Entries taken from a collection:
·····

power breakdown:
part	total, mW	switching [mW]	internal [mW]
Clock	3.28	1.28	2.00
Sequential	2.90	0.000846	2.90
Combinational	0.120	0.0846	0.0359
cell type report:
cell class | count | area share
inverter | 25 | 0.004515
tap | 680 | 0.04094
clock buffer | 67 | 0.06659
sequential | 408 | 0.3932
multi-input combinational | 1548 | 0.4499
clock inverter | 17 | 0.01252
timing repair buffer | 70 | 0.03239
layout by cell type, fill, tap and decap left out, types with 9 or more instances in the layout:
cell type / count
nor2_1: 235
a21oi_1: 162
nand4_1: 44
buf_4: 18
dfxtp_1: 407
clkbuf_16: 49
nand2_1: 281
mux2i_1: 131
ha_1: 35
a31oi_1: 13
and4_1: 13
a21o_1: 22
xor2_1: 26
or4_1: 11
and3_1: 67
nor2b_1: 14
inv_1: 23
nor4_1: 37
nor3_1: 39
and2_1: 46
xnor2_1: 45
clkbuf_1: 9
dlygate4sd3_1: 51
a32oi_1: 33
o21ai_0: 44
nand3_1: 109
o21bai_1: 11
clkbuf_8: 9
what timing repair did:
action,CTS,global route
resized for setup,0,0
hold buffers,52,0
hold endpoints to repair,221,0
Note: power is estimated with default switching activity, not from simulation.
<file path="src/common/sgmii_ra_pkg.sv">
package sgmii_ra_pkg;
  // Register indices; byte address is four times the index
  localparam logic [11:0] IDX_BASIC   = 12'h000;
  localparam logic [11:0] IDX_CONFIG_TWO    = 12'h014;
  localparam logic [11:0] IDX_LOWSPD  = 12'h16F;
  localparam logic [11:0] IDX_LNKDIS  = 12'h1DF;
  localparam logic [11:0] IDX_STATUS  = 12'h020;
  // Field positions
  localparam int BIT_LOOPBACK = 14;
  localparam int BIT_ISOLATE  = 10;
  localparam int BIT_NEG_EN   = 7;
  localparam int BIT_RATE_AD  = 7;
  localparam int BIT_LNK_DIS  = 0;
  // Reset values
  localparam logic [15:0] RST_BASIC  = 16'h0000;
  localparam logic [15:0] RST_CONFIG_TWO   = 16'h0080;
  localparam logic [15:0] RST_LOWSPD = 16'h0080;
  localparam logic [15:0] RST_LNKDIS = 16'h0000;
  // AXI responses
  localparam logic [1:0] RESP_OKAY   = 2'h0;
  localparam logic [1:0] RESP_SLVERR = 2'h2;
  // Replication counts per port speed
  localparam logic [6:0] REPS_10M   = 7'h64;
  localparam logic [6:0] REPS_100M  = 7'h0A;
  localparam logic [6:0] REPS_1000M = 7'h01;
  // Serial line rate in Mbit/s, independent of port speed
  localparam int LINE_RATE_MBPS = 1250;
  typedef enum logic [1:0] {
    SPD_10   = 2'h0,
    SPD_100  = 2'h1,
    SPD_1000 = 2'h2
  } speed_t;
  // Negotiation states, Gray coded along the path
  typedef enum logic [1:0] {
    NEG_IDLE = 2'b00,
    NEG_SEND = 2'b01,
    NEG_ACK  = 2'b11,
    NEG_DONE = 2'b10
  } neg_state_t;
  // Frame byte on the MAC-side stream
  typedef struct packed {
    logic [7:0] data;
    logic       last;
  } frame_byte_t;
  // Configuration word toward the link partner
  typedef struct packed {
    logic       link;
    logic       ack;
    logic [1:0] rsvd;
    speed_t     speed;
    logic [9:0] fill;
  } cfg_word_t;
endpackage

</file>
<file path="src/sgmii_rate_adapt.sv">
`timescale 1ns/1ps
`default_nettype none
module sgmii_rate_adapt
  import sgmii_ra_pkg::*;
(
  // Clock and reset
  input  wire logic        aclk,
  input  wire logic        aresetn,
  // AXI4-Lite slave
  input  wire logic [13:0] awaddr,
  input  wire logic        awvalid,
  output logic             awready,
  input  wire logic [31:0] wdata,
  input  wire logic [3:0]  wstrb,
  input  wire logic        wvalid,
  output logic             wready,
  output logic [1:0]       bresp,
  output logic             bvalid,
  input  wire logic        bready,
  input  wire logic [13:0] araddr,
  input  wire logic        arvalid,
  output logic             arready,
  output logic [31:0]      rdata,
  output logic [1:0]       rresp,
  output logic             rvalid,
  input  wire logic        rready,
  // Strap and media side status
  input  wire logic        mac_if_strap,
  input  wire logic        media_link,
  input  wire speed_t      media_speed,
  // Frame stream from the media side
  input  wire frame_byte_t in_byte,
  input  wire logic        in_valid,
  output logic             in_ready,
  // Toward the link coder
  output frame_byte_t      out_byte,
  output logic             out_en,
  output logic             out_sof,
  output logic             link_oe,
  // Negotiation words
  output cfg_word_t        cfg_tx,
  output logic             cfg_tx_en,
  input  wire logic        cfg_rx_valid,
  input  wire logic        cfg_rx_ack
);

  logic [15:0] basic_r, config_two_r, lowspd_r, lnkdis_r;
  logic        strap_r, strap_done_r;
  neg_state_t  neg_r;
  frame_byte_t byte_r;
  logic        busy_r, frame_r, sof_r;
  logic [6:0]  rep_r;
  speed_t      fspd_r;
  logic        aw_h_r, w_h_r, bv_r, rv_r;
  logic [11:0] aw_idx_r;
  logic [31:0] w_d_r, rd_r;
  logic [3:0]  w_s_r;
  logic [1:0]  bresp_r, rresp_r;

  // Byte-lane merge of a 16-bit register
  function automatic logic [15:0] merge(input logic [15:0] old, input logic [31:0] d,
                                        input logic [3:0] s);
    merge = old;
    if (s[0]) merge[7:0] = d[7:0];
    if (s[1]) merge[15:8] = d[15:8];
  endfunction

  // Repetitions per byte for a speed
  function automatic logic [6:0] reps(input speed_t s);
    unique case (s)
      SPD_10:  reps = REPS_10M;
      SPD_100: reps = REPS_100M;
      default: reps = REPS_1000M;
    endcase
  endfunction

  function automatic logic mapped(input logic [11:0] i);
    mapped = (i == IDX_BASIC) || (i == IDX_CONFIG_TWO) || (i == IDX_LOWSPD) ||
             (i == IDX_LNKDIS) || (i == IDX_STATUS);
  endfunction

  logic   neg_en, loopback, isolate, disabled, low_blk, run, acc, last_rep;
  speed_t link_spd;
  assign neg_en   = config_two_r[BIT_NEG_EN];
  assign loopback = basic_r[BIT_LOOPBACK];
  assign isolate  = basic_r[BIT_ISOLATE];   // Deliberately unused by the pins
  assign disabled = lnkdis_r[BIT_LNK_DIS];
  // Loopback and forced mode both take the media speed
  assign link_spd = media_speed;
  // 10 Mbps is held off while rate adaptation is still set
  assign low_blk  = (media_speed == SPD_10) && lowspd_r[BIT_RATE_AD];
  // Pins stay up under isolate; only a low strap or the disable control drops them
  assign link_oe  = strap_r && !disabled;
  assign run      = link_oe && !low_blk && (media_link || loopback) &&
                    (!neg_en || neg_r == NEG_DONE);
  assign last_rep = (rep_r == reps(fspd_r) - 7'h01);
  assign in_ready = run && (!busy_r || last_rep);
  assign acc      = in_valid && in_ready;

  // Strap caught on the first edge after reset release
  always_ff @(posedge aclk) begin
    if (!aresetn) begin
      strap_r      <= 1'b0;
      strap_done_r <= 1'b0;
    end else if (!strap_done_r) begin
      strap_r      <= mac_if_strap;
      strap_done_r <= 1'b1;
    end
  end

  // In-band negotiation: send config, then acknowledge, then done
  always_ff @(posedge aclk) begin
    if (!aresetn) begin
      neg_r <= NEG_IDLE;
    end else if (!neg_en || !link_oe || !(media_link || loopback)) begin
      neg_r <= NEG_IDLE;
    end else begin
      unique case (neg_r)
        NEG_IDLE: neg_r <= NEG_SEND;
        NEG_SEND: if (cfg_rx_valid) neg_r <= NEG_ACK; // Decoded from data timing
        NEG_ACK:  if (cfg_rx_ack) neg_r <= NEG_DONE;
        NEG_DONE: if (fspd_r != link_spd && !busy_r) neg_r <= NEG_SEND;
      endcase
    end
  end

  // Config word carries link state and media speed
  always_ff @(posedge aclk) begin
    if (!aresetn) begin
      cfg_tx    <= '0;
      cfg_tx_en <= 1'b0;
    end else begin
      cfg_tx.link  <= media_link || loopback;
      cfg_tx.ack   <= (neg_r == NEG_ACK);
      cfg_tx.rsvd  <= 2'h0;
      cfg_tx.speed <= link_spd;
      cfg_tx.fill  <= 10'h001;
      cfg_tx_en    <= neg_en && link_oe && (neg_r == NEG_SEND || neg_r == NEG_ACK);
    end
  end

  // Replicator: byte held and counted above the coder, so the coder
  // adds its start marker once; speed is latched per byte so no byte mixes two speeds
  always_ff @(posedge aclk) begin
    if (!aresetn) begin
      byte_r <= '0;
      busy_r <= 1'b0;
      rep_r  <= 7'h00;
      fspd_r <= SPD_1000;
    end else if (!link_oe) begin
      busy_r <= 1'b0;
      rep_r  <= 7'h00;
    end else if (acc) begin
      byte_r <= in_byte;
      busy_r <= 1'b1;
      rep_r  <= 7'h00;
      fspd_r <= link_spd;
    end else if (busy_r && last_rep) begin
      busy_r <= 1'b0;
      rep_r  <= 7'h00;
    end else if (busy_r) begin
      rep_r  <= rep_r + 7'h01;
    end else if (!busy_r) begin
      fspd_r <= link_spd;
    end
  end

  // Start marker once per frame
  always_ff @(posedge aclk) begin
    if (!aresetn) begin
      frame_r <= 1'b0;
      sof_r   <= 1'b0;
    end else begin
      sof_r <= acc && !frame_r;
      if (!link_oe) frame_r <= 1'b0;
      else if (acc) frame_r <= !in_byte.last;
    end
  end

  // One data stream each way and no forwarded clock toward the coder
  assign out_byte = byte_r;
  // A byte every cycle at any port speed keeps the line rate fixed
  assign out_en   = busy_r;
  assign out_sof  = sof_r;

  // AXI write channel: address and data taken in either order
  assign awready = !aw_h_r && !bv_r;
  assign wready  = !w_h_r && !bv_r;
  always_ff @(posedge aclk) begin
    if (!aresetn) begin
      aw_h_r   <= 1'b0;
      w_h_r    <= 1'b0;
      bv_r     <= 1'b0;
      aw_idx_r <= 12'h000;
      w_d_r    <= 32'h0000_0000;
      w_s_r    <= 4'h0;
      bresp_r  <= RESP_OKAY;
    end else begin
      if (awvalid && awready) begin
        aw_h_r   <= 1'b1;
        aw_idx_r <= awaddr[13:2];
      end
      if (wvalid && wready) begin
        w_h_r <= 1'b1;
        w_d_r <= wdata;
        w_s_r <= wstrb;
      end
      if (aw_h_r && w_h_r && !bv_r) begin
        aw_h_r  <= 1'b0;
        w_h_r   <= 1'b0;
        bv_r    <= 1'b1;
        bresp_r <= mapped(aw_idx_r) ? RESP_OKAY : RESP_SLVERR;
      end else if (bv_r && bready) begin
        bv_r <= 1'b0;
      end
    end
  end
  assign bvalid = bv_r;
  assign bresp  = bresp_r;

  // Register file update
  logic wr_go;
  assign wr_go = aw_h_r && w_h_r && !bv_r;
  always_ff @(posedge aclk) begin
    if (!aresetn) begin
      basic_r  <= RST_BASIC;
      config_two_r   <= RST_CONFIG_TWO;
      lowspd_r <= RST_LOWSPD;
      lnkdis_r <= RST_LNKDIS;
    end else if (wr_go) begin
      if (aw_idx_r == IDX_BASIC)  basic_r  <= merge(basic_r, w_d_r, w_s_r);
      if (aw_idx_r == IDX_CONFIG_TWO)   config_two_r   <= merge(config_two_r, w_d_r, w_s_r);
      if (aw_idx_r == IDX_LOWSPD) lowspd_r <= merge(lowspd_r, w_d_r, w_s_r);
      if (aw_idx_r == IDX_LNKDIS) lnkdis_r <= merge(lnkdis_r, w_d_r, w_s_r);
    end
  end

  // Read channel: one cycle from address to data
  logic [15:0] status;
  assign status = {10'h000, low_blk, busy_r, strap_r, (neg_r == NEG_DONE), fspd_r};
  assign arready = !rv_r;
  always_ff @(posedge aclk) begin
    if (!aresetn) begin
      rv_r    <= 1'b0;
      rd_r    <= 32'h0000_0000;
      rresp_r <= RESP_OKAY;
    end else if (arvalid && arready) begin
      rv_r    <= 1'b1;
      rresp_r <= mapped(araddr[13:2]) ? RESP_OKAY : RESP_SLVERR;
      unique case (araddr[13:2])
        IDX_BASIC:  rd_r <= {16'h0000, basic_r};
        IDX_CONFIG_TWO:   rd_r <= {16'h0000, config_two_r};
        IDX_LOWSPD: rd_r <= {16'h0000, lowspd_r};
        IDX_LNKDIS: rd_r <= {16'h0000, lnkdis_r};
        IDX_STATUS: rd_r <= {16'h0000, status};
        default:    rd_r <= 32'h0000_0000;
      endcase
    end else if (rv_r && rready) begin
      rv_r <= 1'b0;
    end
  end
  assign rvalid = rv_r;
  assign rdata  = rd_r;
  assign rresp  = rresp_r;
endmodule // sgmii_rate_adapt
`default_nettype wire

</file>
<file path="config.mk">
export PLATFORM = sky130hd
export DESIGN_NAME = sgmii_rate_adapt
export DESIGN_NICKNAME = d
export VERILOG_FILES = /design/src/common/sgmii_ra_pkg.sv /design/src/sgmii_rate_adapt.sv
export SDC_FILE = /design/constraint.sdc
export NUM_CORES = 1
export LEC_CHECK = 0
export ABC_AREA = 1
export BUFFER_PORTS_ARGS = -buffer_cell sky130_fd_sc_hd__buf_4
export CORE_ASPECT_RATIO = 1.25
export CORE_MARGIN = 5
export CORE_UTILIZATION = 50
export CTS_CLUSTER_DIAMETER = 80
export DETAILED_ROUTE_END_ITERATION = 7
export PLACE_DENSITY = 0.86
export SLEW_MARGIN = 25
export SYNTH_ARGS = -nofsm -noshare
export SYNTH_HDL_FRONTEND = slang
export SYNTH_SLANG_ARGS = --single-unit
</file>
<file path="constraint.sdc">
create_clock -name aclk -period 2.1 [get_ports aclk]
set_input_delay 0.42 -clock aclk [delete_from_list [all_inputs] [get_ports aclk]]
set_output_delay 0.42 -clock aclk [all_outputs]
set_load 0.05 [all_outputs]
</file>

·····

Work order: Identify the lines in the entries that hold "with" and return each one.

Output for this exercise:
layout by cell type, fill, tap and decap left out, types with 9 or more instances in the layout:
Note: power is estimated with default switching activity, not from simulation.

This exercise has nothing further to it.